• [Raw data]:
════════════════

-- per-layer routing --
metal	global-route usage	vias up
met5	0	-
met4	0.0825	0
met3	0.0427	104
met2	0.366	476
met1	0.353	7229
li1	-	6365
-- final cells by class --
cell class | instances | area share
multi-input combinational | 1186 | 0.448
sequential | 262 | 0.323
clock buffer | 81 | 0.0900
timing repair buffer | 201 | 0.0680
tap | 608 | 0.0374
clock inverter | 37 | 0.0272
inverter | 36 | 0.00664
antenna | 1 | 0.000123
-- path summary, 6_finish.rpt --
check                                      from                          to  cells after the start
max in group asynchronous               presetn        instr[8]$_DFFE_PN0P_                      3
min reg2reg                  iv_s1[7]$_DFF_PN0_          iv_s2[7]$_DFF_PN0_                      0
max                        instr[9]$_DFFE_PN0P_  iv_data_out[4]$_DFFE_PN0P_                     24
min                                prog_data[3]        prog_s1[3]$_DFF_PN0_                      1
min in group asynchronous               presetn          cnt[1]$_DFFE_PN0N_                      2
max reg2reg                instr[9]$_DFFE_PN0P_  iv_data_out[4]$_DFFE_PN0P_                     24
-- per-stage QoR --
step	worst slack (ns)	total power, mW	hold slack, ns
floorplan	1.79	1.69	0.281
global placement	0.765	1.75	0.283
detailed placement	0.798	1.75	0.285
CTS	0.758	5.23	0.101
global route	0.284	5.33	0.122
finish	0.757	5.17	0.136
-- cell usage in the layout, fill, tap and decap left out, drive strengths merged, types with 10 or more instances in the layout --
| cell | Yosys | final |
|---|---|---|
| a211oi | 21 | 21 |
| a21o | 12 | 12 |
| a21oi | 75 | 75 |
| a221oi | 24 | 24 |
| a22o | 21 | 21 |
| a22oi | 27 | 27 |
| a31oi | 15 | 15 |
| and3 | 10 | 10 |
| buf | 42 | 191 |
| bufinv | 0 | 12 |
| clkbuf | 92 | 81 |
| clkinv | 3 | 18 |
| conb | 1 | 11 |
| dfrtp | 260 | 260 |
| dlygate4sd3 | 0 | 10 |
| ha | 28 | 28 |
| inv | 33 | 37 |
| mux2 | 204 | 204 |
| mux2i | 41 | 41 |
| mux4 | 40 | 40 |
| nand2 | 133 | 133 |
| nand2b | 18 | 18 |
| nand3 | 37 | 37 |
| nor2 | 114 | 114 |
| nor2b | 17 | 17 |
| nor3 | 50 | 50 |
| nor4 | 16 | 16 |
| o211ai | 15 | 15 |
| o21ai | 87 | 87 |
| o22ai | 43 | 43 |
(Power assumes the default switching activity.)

════════════════

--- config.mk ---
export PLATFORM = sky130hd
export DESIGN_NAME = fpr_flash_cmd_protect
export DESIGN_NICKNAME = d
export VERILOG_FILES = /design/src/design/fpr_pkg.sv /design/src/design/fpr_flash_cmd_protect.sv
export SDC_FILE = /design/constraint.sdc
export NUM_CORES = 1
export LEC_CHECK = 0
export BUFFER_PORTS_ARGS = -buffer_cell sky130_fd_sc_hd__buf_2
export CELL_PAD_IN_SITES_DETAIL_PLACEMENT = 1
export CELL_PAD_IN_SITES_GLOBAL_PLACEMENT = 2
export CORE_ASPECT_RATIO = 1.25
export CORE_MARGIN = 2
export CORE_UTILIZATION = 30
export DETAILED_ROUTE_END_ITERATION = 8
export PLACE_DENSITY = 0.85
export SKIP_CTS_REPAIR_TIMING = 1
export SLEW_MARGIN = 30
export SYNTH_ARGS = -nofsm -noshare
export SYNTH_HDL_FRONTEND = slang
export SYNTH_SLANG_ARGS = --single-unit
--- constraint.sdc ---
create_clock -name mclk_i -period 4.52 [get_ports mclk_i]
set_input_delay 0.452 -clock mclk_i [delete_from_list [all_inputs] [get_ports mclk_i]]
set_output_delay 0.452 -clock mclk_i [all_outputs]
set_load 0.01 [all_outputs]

════════════════

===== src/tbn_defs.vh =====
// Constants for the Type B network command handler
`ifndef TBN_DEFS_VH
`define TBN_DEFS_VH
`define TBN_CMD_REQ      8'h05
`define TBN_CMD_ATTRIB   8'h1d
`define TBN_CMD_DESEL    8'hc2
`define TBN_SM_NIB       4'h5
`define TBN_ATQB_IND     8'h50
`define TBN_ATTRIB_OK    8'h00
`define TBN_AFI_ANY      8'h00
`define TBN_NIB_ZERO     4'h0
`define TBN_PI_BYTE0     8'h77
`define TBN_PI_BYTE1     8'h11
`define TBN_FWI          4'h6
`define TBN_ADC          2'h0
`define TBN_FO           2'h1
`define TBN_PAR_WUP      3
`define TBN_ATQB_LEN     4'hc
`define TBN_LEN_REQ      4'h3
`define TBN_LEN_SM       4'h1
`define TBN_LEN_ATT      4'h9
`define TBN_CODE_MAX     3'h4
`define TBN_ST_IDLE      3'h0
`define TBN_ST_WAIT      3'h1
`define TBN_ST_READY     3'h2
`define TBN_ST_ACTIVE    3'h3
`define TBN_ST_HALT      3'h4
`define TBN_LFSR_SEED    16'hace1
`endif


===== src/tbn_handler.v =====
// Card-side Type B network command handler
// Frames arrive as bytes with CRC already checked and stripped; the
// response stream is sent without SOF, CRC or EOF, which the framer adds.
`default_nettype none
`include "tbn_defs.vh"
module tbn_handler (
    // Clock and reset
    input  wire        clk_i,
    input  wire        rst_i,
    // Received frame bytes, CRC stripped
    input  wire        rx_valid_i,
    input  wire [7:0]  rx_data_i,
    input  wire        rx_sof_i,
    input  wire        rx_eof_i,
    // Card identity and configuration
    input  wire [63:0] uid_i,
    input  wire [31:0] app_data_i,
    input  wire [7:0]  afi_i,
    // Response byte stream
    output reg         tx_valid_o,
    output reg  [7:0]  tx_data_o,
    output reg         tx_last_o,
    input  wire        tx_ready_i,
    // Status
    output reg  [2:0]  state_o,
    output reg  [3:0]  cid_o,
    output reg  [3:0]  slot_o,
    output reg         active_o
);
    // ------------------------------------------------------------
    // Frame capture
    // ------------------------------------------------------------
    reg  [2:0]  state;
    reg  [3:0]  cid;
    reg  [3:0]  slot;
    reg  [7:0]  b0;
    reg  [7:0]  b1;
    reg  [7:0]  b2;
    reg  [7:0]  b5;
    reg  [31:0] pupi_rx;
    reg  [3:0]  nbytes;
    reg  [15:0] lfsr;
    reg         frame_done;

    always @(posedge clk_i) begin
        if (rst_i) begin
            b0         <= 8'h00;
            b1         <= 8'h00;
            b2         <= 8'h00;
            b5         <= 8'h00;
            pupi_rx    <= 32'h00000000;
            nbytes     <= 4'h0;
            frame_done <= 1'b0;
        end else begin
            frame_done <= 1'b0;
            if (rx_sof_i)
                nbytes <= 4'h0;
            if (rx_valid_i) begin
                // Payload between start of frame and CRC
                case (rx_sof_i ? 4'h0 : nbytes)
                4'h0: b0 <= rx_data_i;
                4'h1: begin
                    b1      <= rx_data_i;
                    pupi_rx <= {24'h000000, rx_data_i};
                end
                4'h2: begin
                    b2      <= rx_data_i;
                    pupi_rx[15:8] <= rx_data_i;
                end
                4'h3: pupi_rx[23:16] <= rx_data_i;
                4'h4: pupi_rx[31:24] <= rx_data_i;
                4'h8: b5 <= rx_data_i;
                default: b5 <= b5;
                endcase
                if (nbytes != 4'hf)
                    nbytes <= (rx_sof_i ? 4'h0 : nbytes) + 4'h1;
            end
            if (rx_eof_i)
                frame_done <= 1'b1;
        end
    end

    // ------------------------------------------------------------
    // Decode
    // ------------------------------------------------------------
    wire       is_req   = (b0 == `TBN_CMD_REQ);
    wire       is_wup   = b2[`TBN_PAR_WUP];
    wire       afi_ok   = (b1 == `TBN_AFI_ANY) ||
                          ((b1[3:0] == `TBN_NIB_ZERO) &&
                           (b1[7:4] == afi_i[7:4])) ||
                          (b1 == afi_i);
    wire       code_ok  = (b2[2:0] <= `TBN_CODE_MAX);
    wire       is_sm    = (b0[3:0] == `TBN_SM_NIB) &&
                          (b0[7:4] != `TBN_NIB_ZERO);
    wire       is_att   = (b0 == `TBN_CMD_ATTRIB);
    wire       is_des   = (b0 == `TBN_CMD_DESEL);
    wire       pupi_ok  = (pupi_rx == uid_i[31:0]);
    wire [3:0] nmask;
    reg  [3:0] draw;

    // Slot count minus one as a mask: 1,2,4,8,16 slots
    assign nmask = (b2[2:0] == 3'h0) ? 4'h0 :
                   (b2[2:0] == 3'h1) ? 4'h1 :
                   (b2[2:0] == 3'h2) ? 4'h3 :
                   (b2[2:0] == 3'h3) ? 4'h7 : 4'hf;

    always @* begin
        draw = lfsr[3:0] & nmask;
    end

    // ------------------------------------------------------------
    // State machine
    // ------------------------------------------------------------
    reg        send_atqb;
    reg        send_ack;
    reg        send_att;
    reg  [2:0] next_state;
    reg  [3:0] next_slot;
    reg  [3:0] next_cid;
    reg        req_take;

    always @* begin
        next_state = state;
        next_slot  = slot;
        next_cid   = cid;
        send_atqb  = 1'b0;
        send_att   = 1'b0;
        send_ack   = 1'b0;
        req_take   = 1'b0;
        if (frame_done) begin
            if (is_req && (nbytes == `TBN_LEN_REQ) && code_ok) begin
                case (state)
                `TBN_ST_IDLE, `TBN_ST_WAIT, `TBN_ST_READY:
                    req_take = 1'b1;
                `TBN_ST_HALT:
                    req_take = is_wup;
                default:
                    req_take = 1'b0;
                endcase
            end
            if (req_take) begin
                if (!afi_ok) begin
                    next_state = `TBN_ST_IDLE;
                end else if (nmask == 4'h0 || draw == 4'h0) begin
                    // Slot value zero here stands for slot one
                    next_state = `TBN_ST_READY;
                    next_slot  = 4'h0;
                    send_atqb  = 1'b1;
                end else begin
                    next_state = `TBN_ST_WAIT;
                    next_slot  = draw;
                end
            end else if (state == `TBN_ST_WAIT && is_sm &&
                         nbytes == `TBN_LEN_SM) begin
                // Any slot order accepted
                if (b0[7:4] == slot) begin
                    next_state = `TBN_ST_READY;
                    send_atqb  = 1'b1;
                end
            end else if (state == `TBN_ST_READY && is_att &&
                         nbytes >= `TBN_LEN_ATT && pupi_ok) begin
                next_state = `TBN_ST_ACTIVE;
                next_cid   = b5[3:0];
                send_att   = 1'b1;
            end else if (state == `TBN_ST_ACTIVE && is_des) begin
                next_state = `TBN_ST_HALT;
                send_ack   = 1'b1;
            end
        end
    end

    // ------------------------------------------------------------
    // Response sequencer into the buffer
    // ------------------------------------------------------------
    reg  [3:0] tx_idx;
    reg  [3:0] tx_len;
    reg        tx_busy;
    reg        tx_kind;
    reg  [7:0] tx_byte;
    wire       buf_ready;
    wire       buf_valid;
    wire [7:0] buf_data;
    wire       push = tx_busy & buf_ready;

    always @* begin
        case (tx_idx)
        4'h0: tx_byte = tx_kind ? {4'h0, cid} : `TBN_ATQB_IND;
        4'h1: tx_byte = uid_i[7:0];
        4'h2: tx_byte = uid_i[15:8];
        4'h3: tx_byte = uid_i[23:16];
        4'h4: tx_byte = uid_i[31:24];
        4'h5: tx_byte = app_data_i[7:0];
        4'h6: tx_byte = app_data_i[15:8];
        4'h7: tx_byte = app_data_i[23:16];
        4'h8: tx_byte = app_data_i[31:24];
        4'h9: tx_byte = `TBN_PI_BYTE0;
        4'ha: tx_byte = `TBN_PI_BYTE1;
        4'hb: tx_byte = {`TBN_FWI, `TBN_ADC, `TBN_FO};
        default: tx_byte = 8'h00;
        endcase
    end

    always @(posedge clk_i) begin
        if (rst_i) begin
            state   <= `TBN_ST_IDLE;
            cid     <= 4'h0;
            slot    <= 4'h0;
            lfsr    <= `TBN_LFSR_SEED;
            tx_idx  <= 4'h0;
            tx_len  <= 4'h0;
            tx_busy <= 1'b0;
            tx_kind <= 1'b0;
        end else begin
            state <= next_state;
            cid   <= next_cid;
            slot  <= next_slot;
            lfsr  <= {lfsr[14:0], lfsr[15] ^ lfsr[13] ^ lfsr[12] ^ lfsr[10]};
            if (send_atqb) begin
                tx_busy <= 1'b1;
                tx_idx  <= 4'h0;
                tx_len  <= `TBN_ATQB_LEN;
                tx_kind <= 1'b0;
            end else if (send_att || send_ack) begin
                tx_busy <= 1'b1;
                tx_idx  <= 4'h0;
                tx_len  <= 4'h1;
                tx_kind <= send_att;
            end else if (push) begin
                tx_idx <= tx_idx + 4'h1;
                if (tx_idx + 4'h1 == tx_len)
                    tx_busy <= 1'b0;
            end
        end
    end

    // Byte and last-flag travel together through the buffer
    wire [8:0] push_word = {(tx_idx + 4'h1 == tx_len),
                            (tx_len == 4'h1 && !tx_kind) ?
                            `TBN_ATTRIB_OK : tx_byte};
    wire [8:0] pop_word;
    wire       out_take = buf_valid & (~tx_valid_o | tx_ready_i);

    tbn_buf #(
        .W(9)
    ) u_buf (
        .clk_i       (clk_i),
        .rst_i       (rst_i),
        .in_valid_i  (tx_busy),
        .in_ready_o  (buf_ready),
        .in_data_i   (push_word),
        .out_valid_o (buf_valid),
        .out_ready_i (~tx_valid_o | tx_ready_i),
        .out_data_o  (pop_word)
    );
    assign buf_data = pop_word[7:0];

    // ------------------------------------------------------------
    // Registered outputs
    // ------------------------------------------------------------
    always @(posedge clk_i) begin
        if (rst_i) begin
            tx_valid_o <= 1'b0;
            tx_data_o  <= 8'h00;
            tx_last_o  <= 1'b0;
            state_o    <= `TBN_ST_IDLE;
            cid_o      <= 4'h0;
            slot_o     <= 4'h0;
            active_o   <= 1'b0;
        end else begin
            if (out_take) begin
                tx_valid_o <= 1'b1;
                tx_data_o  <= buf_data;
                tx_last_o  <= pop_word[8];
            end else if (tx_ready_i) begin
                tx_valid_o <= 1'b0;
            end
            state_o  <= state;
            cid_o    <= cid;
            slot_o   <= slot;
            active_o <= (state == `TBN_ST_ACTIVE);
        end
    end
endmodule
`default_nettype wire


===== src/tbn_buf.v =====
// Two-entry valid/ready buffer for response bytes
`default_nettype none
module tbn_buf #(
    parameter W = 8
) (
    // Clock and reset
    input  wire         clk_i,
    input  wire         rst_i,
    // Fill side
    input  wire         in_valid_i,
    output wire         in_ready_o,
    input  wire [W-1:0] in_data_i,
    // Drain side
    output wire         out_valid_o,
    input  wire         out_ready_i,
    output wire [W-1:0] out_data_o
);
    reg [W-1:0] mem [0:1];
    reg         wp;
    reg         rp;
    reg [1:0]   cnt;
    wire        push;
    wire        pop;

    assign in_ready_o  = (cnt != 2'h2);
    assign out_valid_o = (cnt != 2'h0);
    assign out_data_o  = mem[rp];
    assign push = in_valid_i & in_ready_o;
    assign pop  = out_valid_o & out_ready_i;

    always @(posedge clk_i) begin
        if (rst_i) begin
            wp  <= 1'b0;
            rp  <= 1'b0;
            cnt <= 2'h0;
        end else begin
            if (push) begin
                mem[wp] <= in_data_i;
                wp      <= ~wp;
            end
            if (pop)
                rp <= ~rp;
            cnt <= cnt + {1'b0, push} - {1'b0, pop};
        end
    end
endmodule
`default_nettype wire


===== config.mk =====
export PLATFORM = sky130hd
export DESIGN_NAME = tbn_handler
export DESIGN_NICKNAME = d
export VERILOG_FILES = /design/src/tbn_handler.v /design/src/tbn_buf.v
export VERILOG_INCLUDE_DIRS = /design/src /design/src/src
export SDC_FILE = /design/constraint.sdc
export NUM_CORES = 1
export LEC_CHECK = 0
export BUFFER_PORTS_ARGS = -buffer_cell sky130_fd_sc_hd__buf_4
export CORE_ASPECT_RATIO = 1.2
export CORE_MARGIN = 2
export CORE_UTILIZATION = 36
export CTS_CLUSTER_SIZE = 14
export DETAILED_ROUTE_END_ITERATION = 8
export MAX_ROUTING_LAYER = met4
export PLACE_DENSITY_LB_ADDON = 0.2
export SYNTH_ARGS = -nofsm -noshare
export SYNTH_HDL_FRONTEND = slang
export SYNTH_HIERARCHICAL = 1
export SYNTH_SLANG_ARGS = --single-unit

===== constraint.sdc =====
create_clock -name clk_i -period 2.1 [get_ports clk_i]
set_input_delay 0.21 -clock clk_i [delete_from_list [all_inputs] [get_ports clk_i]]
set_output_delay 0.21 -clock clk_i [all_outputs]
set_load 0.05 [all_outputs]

════════════════

• [What you are asked to do]: Using the data above, transcribe the lines that run from the line with "ha | 28 | 28 |" to the line with "(Power assumes the", both ends kept, and output nothing else.

• [Solution below]:
| ha | 28 | 28 |
| inv | 33 | 37 |
| mux2 | 204 | 204 |
| mux2i | 41 | 41 |
| mux4 | 40 | 40 |
| nand2 | 133 | 133 |
| nand2b | 18 | 18 |
| nand3 | 37 | 37 |
| nor2 | 114 | 114 |
| nor2b | 17 | 17 |
| nor3 | 50 | 50 |
| nor4 | 16 | 16 |
| o211ai | 15 | 15 |
| o21ai | 87 | 87 |
| o22ai | 43 | 43 |
(Power assumes the default switching activity.)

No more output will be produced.